Despite all these successes, we still lack a clear roadmap to AGI. Deep learning models can become proficient at many different tasks but they learn in ways that are very different from the way humans learn. Unlike humans, deep learning systems do not generalize well from small amounts of data and usually fail to translate knowledge acquired in one domain to another unrelated domain.

As our knowledge of AI and neuroscience advances, we will improve our understanding of the way intelligence results from the workings of the human brain and we will be able to better emulate similar processes in a computer.

Techniques like reinforcement learning (RL), long short-term memory (LSTM) and generative adversarial networks (GAN) extend significantly the range of applicability of deep neural networks, but it is unlikely that these and other existing techniques will be sufficient to bridge the gap that remains between today’s systems and systems that exhibit artificial general intelligence. The fact is that no one knows whether the continuous development of AI and machine learning techniques will eventually be enough to develop AGI or, on the contrary, whether AGI will forever remain an unreachable and unreasonable goal.

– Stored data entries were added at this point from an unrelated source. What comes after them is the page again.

This is an optimization exercise on Yosys and OpenROAD, whose aim is small area, a short achievable clock period and few clock cycles per item, not a production implementation.

Design gregorian_date_difference_days, start of the top module:
module gregorian_date_difference_days (
  input  logic        clk_i,
  input  logic        rst_ni,
  input  logic        s_axis_tvalid_i,
  output logic        s_axis_tready_o,
  input  logic [71:0] s_axis_tdata_i,
  output logic        m_axis_tvalid_o,
  input  logic        m_axis_tready_i,
  output logic [31:0] m_axis_tdata_o,
  output logic [0:0]  m_axis_tuser_o
);
  logic [15:0] ey, sy;
  logic [3:0]  em, sm;
  logic [4:0]  ed, sd, eh, sh;
  logic [5:0]  emi, smi;
  assign {smi, sh, sd, sm, sy, emi, eh, ed, em, ey} = s_axis_tdata_i;
  logic en, v1_q, v2_q, v3_q;
  assign en = !v3_q || m_axis_tready_i;
  always_ff @(posedge clk_i or negedge rst_ni) begin
    if (!rst_ni) begin
      v1_q <= 1'b0;
      v2_q <= 1'b0;
      v3_q <= 1'b0;
    end else if (en) begin
      v1_q <= s_axis_tvalid_i;
      v2_q <= v1_q;
      v3_q <= v2_q;
    end
  end
  function automatic logic [4:0] month_len(input logic [3:0] mo);
    unique case (mo)
      4'd1, 4'd3, 4'd5, 4'd7, 4'd8, 4'd10, 4'd12: month_len = 5'd31;
      4'd4, 4'd6, 4'd9, 4'd11:                    month_len = 5'd30;
      4'd2:                                       month_len = 5'd28;
      default:                                    month_len = 5'd0;
    endcase
  endfunction
  logic [15:0] ey1, sy1;
  logic [3:0]  em1, sm1;
  logic [4:0]  ed1, sd1;
  logic        dec1, inc1, tok1, eokb1, sokb1, ef291, sf291;
  always_ff @(posedge clk_i) begin
    if (en) begin
      ey1   <= ey;
      sy1   <= sy;
      em1   <= em;
      sm1   <= sm;
      ed1   <= ed;
      sd1   <= sd;
      dec1  <= ({ey, em, ed} > {sy, sm, sd}) && ({sh, smi} > {eh, emi});
      inc1  <= ({ey, em, ed} < {sy, sm, sd}) && ({eh, emi} > {sh, smi});
      tok1  <= (eh <= 5'd23) && (emi <= 6'd59) && (sh <= 5'd23) && (smi <= 6'd59);
      eokb1 <= (ed != 5'd0) && (ed <= month_len(em));
      sokb1 <= (sd != 5'd0) && (sd <= month_len(sm));
      ef291 <= (em == 4'd2) && (ed == 5'd29);
      sf291 <= (sm == 4'd2) && (sd == 5'd29);
    end
  end
  logic       eok, sok, elp, slp;
  logic [7:0] eqz, sqz;
  logic [1:0] eg, sg;
  logic [8:0] ecum, scum;
  gdd_date_unit u_end (
    .year_i(ey1), .month_i(em1), .okb_i(eokb1), .f29_i(ef291),
    .ok_o(eok), .qz_o(eqz), .g_o(eg), .cum_o(ecum), .lp_o(elp)
  );
  ...
For scale: ~130 flip-flops, roughly 110 I/O pins.
clock: 8.5 ns
lec_check: 0
cap_margin: 20
core_margin: 2
core_utilization: 50
slew_margin: 20
synth_hierarchical: 1
synth_minimum_keep_size: 0
run.sh (not shown) runs the stock make flow with config.mk's settings and CLKGATE_MAP_FILE= SYNTH_SCRIPT=/design/flow/synth_recipe.tcl, a recipe that flattens the netlist after the stock synthesis.
Edit:
--- a/flow/design.v
+++ b/flow/design.v
@@ -424,23 +424,35 @@
 );
   logic [15:0] ey, sy;
   logic [3:0]  em, sm;
   logic [4:0]  ed, sd, eh, sh;
   logic [5:0]  emi, smi;
   assign {smi, sh, sd, sm, sy, emi, eh, ed, em, ey} = s_axis_tdata_i;
-  logic en, v1_q, v2_q, v3_q;
-  assign en = !v3_q || m_axis_tready_i;
+  logic en, v1_q, v2_q;
+  logic qv0_q, qv1_q, wp_q, rp_q;
+  logic push, pop;
+  assign en   = !(qv0_q && qv1_q);
+  assign push = v2_q && en;
+  assign pop  = m_axis_tvalid_o && m_axis_tready_i;
   always_ff @(posedge clk_i or negedge rst_ni) begin
     if (!rst_ni) begin
-      v1_q <= 1'b0;
-      v2_q <= 1'b0;
-      v3_q <= 1'b0;
-    end else if (en) begin
-      v1_q <= s_axis_tvalid_i;
-      v2_q <= v1_q;
-      v3_q <= v2_q;
+      v1_q  <= 1'b0;
+      v2_q  <= 1'b0;
+      qv0_q <= 1'b0;
+      qv1_q <= 1'b0;
+      wp_q  <= 1'b0;
+      rp_q  <= 1'b0;
+    end else begin
+      if (en) begin
+        v1_q <= s_axis_tvalid_i;
+        v2_q <= v1_q;
+      end
+      if (push) wp_q <= !wp_q;
+      if (pop)  rp_q <= !rp_q;
+      if ((push && !wp_q) || (pop && !rp_q)) qv0_q <= push && !wp_q;
+      if ((push && wp_q) || (pop && rp_q))   qv1_q <= push && wp_q;
     end
   end
   function automatic logic [4:0] month_len(input logic [3:0] mo);
     unique case (mo)
       4'd1, 4'd3, 4'd5, 4'd7, 4'd8, 4'd10, 4'd12: month_len = 5'd31;
       4'd4, 4'd6, 4'd9, 4'd11:                    month_len = 5'd30;
@@ -573,19 +585,27 @@
   logic [25:0] days;
   gdd_diff u_diff (
     .dy(dy2), .dy16n(dy16n2), .nqz(nqz2), .nqz8n(nqz8n2),
     .neg_(neg2), .sg(sg2), .du(du2), .elp(elp2), .nslp(nslp2),
     .days_o(days)
   );
-  logic        ok3;
-  logic [25:0] days3;
+  logic        qok0_q, qok1_q;
+  logic [25:0] qd0_q, qd1_q;
   always_ff @(posedge clk_i) begin
-    if (en) begin
-      ok3   <= ok2;
-      days3 <= ok2 ? days : 26'd0;
+    if (push && !wp_q) begin
+      qok0_q <= ok2;
+      qd0_q  <= days;
+    end
+    if (push && wp_q) begin
+      qok1_q <= ok2;
+      qd1_q  <= days;
     end
   end
   assign s_axis_tready_o   = en;
-  assign m_axis_tvalid_o   = v3_q;
-  assign m_axis_tdata_o    = {6'd0, days3};
-  assign m_axis_tuser_o[0] = ok3;
+  assign m_axis_tvalid_o   = rp_q ? qv1_q : qv0_q;
+  logic        ok_out;
+  logic [25:0] d_out;
+  assign ok_out            = rp_q ? qok1_q : qok0_q;
+  assign d_out             = rp_q ? qd1_q : qd0_q;
+  assign m_axis_tdata_o    = {6'd0, ok_out ? d_out : 26'd0};
+  assign m_axis_tuser_o[0] = ok_out;
 endmodule
Non-clock buffer count increases by 3.
Synthesized cell count rose by a few percent.
First-iteration DRC count goes down by about a fifth.
Die area went up by a little under a tenth.
Utilization drops by 1.2 points.
Worst setup slack gains 0.095 ns.
Clock-buffer cell count is unchanged.
Area after synthesis grows by a little under a tenth.
Worst hold slack is about the same.
No run of this note included a check of the RTL's function; only the layout flow was run.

Non-believers argue that the enthusiasm that characterizes the field today will be followed by another AI winter, as deep learning networks fail to fulfill the high expectations they have raised. Believers, on the other hand, argue that AGI is not only possible, but within close reach, requiring only incremental improvements in existing technologies. Of course, the truth may lie somewhere in between. One thing, however, is indisputable. As our knowledge of AI and neuroscience advances, we will improve our understanding of the way intelligence results from the workings of the human brain and we will be able to better emulate similar processes in a computer.

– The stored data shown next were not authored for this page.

Background: an optimization exercise with open tools, aiming at small area and a short achievable clock period. Do not read the settings as production practice.
In this exercise RTL edits were held to simulation tests only and were not proved equivalent to the original.
Power is estimated from default activity; no workload was simulated.

File: design/flow/standard.sh
#!/bin/bash
# synth_recipe.tcl (not shown) runs the flow's synth.tcl, then flattens the netlist and writes it again
# the make line also repeats each setting of config.mk as NAME=value (left out here)
make -C /OpenROAD-flow-scripts/flow DESIGN_CONFIG=/design/flow/config.mk WORK_HOME=/design/flow/orfs CLKGATE_MAP_FILE= SYNTH_SCRIPT=/design/flow/synth_recipe.tcl "${@:-finish}"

We know that AGI is possible, at least in principle, because evolution has created it once, in humans. If everything else fails, we may be able to simulate the detailed behavior of a brain in a computer, an approach that some believe is the easiest way to reach AGI. If this technology of whole brain emulation (WBE) becomes possible, the process will also lead to a kind of virtual immortality, a prospect that is unsettling, to say the least. It may happen that, for the first time in human history, immortality will not be a prerogative of the gods, but a possibility offered by technology. Whatever the future of AI, we may be sure the next decades will bring interesting new challenges.